Air Force creates steering group for ICBMsThe people in charge of keeping U.S. intercontinental ballistic missiles at the ready are teaming up for the first time with those responsible for extending the life of the aging missiles and their parts suppliers, Air Force officials said.
By: By Matt Volz, The Associated Press , The Jamestown Sun
HELENA, Mont. — The people in charge of keeping U.S. intercontinental ballistic missiles at the ready are teaming up for the first time with those responsible for extending the life of the aging missiles and their parts suppliers, Air Force officials said.

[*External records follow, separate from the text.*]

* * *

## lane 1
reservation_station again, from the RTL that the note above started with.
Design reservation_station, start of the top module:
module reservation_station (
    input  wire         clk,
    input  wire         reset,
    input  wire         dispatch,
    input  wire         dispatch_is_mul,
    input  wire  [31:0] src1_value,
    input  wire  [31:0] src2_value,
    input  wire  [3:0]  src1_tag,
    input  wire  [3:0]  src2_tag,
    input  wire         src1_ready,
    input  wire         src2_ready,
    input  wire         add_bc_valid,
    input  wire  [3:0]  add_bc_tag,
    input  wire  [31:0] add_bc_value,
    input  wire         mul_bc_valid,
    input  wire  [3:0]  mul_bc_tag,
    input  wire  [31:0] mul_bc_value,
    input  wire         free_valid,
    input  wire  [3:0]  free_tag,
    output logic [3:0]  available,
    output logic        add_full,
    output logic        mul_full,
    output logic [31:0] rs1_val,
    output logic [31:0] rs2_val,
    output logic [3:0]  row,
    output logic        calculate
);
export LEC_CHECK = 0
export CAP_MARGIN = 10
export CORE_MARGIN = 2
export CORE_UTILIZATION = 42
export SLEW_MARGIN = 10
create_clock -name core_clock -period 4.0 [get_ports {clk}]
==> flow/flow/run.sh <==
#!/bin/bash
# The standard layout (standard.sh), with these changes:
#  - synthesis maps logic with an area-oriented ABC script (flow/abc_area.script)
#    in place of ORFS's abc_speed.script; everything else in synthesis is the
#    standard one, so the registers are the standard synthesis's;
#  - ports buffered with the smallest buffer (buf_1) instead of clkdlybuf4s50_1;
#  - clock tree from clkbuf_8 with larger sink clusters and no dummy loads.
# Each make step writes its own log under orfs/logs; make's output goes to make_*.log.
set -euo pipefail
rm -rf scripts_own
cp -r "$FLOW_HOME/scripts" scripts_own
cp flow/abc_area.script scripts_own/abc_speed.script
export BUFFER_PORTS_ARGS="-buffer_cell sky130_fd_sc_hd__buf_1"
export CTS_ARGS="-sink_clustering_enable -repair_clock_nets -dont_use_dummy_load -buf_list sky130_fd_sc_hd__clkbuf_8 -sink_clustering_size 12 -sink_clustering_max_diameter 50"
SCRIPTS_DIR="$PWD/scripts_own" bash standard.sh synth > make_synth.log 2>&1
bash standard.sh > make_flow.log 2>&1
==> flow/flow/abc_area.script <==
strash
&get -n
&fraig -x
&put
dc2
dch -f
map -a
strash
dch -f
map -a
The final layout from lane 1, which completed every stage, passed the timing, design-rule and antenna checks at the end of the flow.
What follows belongs to an exercise in optimizing a design on an open flow for small area; a production flow would make more cautious choices.
Function was checked by simulation only, so behaviour that the tests miss may differ from the original.
Power and IR drop assume default switching activity.

File: flow/design.v
`timescale 1ns/100ps
package csr_pkg;
    localparam int reg_data_width = 32;
    localparam int csr_addr_width = 12;
    localparam int counter_width = 2 * reg_data_width;
    localparam int commit_channels = 2;
    localparam int commit_width = 4;
    localparam int commit_count_width = $clog2(commit_width) + 1;
    localparam int hpm_events = 4;
    localparam logic [reg_data_width-1:0] misa_value = 32'h4000_1100;
    localparam logic [reg_data_width-1:0] marchid_value = 32'h1998_1001;
    localparam logic [reg_data_width-1:0] mimpid_value = 32'h2022_0201;
    localparam logic [reg_data_width-1:0] mstatus_mask = 32'h0000_0088;
    localparam logic [reg_data_width-1:0] mie_mask = 32'h0000_0888;
    localparam logic [reg_data_width-1:0] mcounteren_mask = 32'h0000_0007;
    typedef enum logic [csr_addr_width-1:0] {
        csr_mstatus    = 12'h300,
        csr_misa       = 12'h301,
        csr_mie        = 12'h304,
        csr_mtvec      = 12'h305,
        csr_mcounteren = 12'h306,
        csr_mscratch   = 12'h340,
        csr_mepc       = 12'h341,
        csr_mcause     = 12'h342,
        csr_mtval      = 12'h343,
        csr_mip        = 12'h344,
        csr_mcycle     = 12'hb00,
        csr_minstret   = 12'hb02,
        csr_hpm3       = 12'hb03,
        csr_hpm4       = 12'hb04,
        csr_hpm5       = 12'hb05,
        csr_hpm6       = 12'hb06,
        csr_mcycleh    = 12'hb80,
        csr_minstreth  = 12'hb82,
        csr_hpm3h      = 12'hb83,
        csr_hpm4h      = 12'hb84,
        csr_hpm5h      = 12'hb85,
        csr_hpm6h      = 12'hb86,
        csr_mvendorid  = 12'hf11,
        csr_marchid    = 12'hf12,
        csr_mimpid     = 12'hf13,
        csr_mhartid    = 12'hf14
    } csr_addr_e;
    typedef enum logic [1:0] {
        ev_branch_num  = 2'd0,
        ev_branch_hit  = 2'd1,
        ev_branch_miss = 2'd2,
        ev_rob_full    = 2'd3
    } hpm_event_e;
endpackage
`timescale 1ns/100ps
import csr_pkg::*;
module csr_file (
    input  logic                                                              clk,
    input  logic                                                              rst,
    input  logic [csr_pkg::commit_channels-1:0][csr_pkg::csr_addr_width-1:0] commit_write_addr,
    input  logic [csr_pkg::commit_channels-1:0][csr_pkg::reg_data_width-1:0] commit_write_data,
    input  logic [csr_pkg::commit_channels-1:0]                              commit_we,
    input  logic [csr_pkg::commit_channels-1:0][csr_pkg::csr_addr_width-1:0] commit_read_addr,
    input  logic [csr_pkg::csr_addr_width-1:0]                               exc_read_addr,
    input  logic [csr_pkg::reg_data_width-1:0]                               irq_pending,
    input  logic [csr_pkg::commit_count_width-1:0]                           commit_count,
    input  logic                                                              branch_num,
    input  logic                                                              branch_hit,
    input  logic                                                              branch_miss,
    input  logic                                                              rob_full,
    output logic [csr_pkg::reg_data_width-1:0]                               exc_read_data,
    output logic [csr_pkg::commit_channels-1:0][csr_pkg::reg_data_width-1:0] commit_read_data,
    output logic [csr_pkg::reg_data_width-1:0]                               mie_out,
    output logic [csr_pkg::reg_data_width-1:0]                               mstatus_out,
    output logic [csr_pkg::reg_data_width-1:0]                               mip_out,
    output logic [csr_pkg::reg_data_width-1:0]                               mepc_out
);
    logic [31:0] d0, d1;
    logic [11:0] wa0, wa1;
    logic        we0, we1;
    assign d0  = commit_write_data[0];
    assign d1  = commit_write_data[1];
    assign wa0 = commit_write_addr[0];
    assign wa1 = commit_write_addr[1];
    assign we0 = commit_we[0];
    assign we1 = commit_we[1];
    localparam int nslots = 20;
    function automatic logic [11:0] slot_addr(input int s);
        case (s)
            0: slot_addr = 12'h300;
            1: slot_addr = 12'h304;
            2: slot_addr = 12'h305;
            3: slot_addr = 12'h306;
            4: slot_addr = 12'h340;
            5: slot_addr = 12'h341;
            6: slot_addr = 12'h342;
            7: slot_addr = 12'h343;
            8: slot_addr = 12'hb00;
            9: slot_addr = 12'hb80;
            10: slot_addr = 12'hb02;
            11: slot_addr = 12'hb82;
            12: slot_addr = 12'hb03;
            13: slot_addr = 12'hb83;
            14: slot_addr = 12'hb04;
            15: slot_addr = 12'hb84;
            16: slot_addr = 12'hb05;
            17: slot_addr = 12'hb85;
            18: slot_addr = 12'hb06;
            default: slot_addr = 12'hb86;
        endcase
    endfunction
    logic [nslots-1:0] s0, s1, sk;
    always_comb begin
        for (int s = 0; s < nslots; s++) begin
            logic h0, h1;
            h0 = we0 && (wa0 == slot_addr(s));
            h1 = we1 && (wa1 == slot_addr(s));
            s0[s] = !rst && h0;
            s1[s] = !rst && h1 && !h0;
            sk[s] = !rst && !h0 && !h1;
        end
    end
    function automatic logic [31:0] pick(input logic a, input logic b, input logic c,
                                         input logic [31:0] x);
        pick = ({32{a}} & d0) | ({32{b}} & d1) | ({32{c}} & x);
    endfunction
    logic [1:0]  mstatus_q;    
    logic [2:0]  mie_q;        
    logic [29:0] mtvec_q;      
    logic [2:0]  mcounteren_q;
    logic [31:0] mscratch_q;
    logic [29:0] mepc_q;       
    logic [31:0] mcause_q;
    logic [31:0] mtval_q;
    logic [31:0] mip_q;
    logic [31:0] mstatus, mie, mtvec, mcounteren, mscratch, mepc, mcause, mtval, mip;
    assign mstatus    = {24'b0, mstatus_q[1], 3'b0, mstatus_q[0], 3'b0};
    assign mie        = {20'b0, mie_q[2], 3'b0, mie_q[1], 3'b0, mie_q[0], 3'b0};
    assign mtvec      = {mtvec_q, 2'b0};
    assign mcounteren = {29'b0, mcounteren_q};
    assign mscratch   = mscratch_q;
    assign mepc       = {mepc_q, 2'b0};
    assign mcause     = mcause_q;
    assign mtval      = mtval_q;
    assign mip        = mip_q;
    logic [31:0] mstatus_n, mie_n, mtvec_n, mcounteren_n, mepc_n;
    assign mstatus_n    = pick(s0[0], s1[0], sk[0], mstatus);
    assign mie_n        = pick(s0[1], s1[1], sk[1], mie);
    assign mtvec_n      = pick(s0[2], s1[2], sk[2], mtvec);
    assign mcounteren_n = pick(s0[3], s1[3], sk[3], mcounteren);
    assign mepc_n       = pick(s0[5], s1[5], sk[5], mepc);
    always_ff @(posedge clk) begin
        mstatus_q    <= {mstatus_n[7], mstatus_n[3]};
        mie_q        <= {mie_n[11], mie_n[7], mie_n[3]};
        mtvec_q      <= mtvec_n[31:2];
        mcounteren_q <= mcounteren_n[2:0];
        mscratch_q   <= pick(s0[4], s1[4], sk[4], mscratch);
        mepc_q       <= mepc_n[31:2];
        mcause_q     <= pick(s0[6], s1[6], sk[6], mcause);
        mtval_q      <= pick(s0[7], s1[7], sk[7], mtval);
        mip_q        <= rst ? 32'b0 : irq_pending;
    end
    logic [383:0] cnt;
    logic [383:0] cnt_inc;
    logic [17:0]  cnt_add;
    assign cnt_add = {2'b0, rob_full, 2'b0, branch_miss, 2'b0, branch_hit,
                      2'b0, branch_num, commit_count, 3'd1};
    for (genvar k = 0; k < 6; k++) begin : g_cnt
        logic [63:0] q;
        logic [64:0] t;      
        logic [8:0]  gc;     
        logic [3:0]  lo;
        assign q = cnt[64 * k +: 64];
        assign lo = {1'b0, q[2:0]} + {1'b0, cnt_add[3 * k +: 3]};
        assign gc[0] = lo[3];
        for (genvar g = 0; g < 8; g++) begin : g_grp
            localparam int b0 = (g == 0) ? 3 : 8 * g;
            assign t[b0] = gc[g];
            for (genvar b = b0; b < 8 * g + 7; b++) begin : g_bit
                assign t[b + 1] = t[b] & q[b];
            end
            assign gc[g + 1] = gc[g] & (&q[8 * g + 7 : b0]);
        end
        assign t[2:0] = '0;
        assign t[64] = gc[8];
        assign cnt_inc[64 * k +: 3] = lo[2:0];
        assign cnt_inc[64 * k + 3 +: 61] = q[63:3] ^ t[63:3];
        always_ff @(posedge clk) begin
            cnt[64 * k +: 32]      <= pick(s0[8 + 2 * k], s1[8 + 2 * k], sk[8 + 2 * k],
                                           cnt_inc[64 * k +: 32]);
            cnt[64 * k + 32 +: 32] <= pick(s0[9 + 2 * k], s1[9 + 2 * k], sk[9 + 2 * k],
                                           cnt_inc[64 * k + 32 +: 32]);
        end
    end
    function automatic logic [31:0] read_csr(input logic [11:0] a);
        logic [31:0] r;
        r = '0;
        if (a == 12'h300) r = r | mstatus;
        if (a == 12'h301) r = r | misa_value;
        if (a == 12'h304) r = r | mie;
        if (a == 12'h305) r = r | mtvec;
        if (a == 12'h306) r = r | mcounteren;
        if (a == 12'h340) r = r | mscratch;
        if (a == 12'h341) r = r | mepc;
        if (a == 12'h342) r = r | mcause;
        if (a == 12'h343) r = r | mtval;
        if (a == 12'h344) r = r | mip;
        if (a == 12'hf12) r = r | marchid_value;
        if (a == 12'hf13) r = r | mimpid_value;
        for (int k = 0; k < 6; k++) begin
            logic [2:0] idx;
            idx = (k == 0) ? 3'd0 : 3'(k + 1);
            if (a == {9'b1011_0000_0, idx}) r = r | cnt[64 * k +: 32];
            if (a == {9'b1011_1000_0, idx}) r = r | cnt[64 * k + 32 +: 32];
        end
        read_csr = r;
    endfunction
    always_comb begin
        exc_read_data = read_csr(exc_read_addr);
        for (int ch = 0; ch < 2; ch++) begin
            commit_read_data[ch] = read_csr(commit_read_addr[ch]);
        end
    end
    assign mie_out     = mie;
    assign mstatus_out = mstatus;
    assign mip_out     = mip;
    assign mepc_out    = mepc;
endmodule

The ICBM Sustainment General Officer Steering Group held its first meeting this month at Malmstrom Air Force Base, with the goal of making sure those who maintain the nuclear-tipped missiles and those who are modernizing them are on the same page in keeping them alert-ready while upgrading their technology.
The participants included Air Force nuclear weapons and logistics commanders, plus the commanders from Malmstrom, F.E. Warren Air Force Base in Wyoming and Minot Air Force Base in North Dakota. Also in attendance were high-ranking officers from Global Strike Command, which oversees the nation’s nuclear equipped bombers and ICBMs, and a representative from defense contractor Northrup Grumman.
The four-day meeting was held behind closed doors and much of what was discussed is classified information, Malmstrom spokeswoman Valerie Mullett said. But the group was not meeting to discuss a recently signed U.S.-Russian treaty to cut nuclear stockpiles by 30 percent, Air Force officials said.
The aim is for the different groups to come together to set priorities, when at times in the past their missions have been at odds, Col. Kevin Betz, Global Strike Command’s deputy director for logistics, installations and mission support, said Wednesday.
“You want to make sure you optimize the transition between sustainment and modernization,” Betz said. “By getting folks together to talk, we make sure we understand each other. It’s kind of like walking a mile in another person’s shoes.”
There are 450 Minuteman III ICBMs in Montana, North Dakota and the Wyoming-Colorado-Nebraska triangle. The Minuteman IIIs were first fielded in the 1970s, and the Air Force’s goal is to extend their life through 2020. It also is studying how the weapons systems can be sustained until 2030.
The Air Force has committed nearly $6.2 billion to such life-extension programs, according to Malmstrom’s Web site.
“We have today a very viable weapons system that is over 30 years old that is more capable than it was when we first started,” Betz said.
Global Strike Command, based in Barksdale, La., in February took over the consolidated Air Force nuclear arsenal. It organized the steering committee as the first phase in this effort to better coordinate “priorities and synergies” and plans for it to meet every six months, Betz said.
In a second phase, people responsible for modernization of the ICBMs will be assigned to work next to their counterparts in charge of maintenance to ensure they work and allocate resources together, he said.
The meeting comes on the heels of a nuclear arms reduction treaty signed by President Barack Obama and Russian President Dmitry Medvedev that calls on both sides to reduce their nuclear warheads over the next seven years by 30 percent, to 1,550 from a previous maximum of 2,200. The new START treaty also calls on limiting to 800 the number of missiles, bombers and submarines used to launch the warheads.
A week after the treaty announcement, the Defense Department released its Nuclear Posture Review that said the agency will spend the next two years reviewing how many ICBMs should remain in silos in the region.
Air Force officials said the newly formed steering committee has nothing to do with the treaty or the nuclear posture review released by the Defense Department a week later.
“We’re aware of what’s going on with new START and the Nuclear Posture review, but these kinds of things are happening independently,” said Col. John Thomas, spokesman for Global Strike Command. “Once decisions are made on the force structure by the Department of Defense, we implement them.”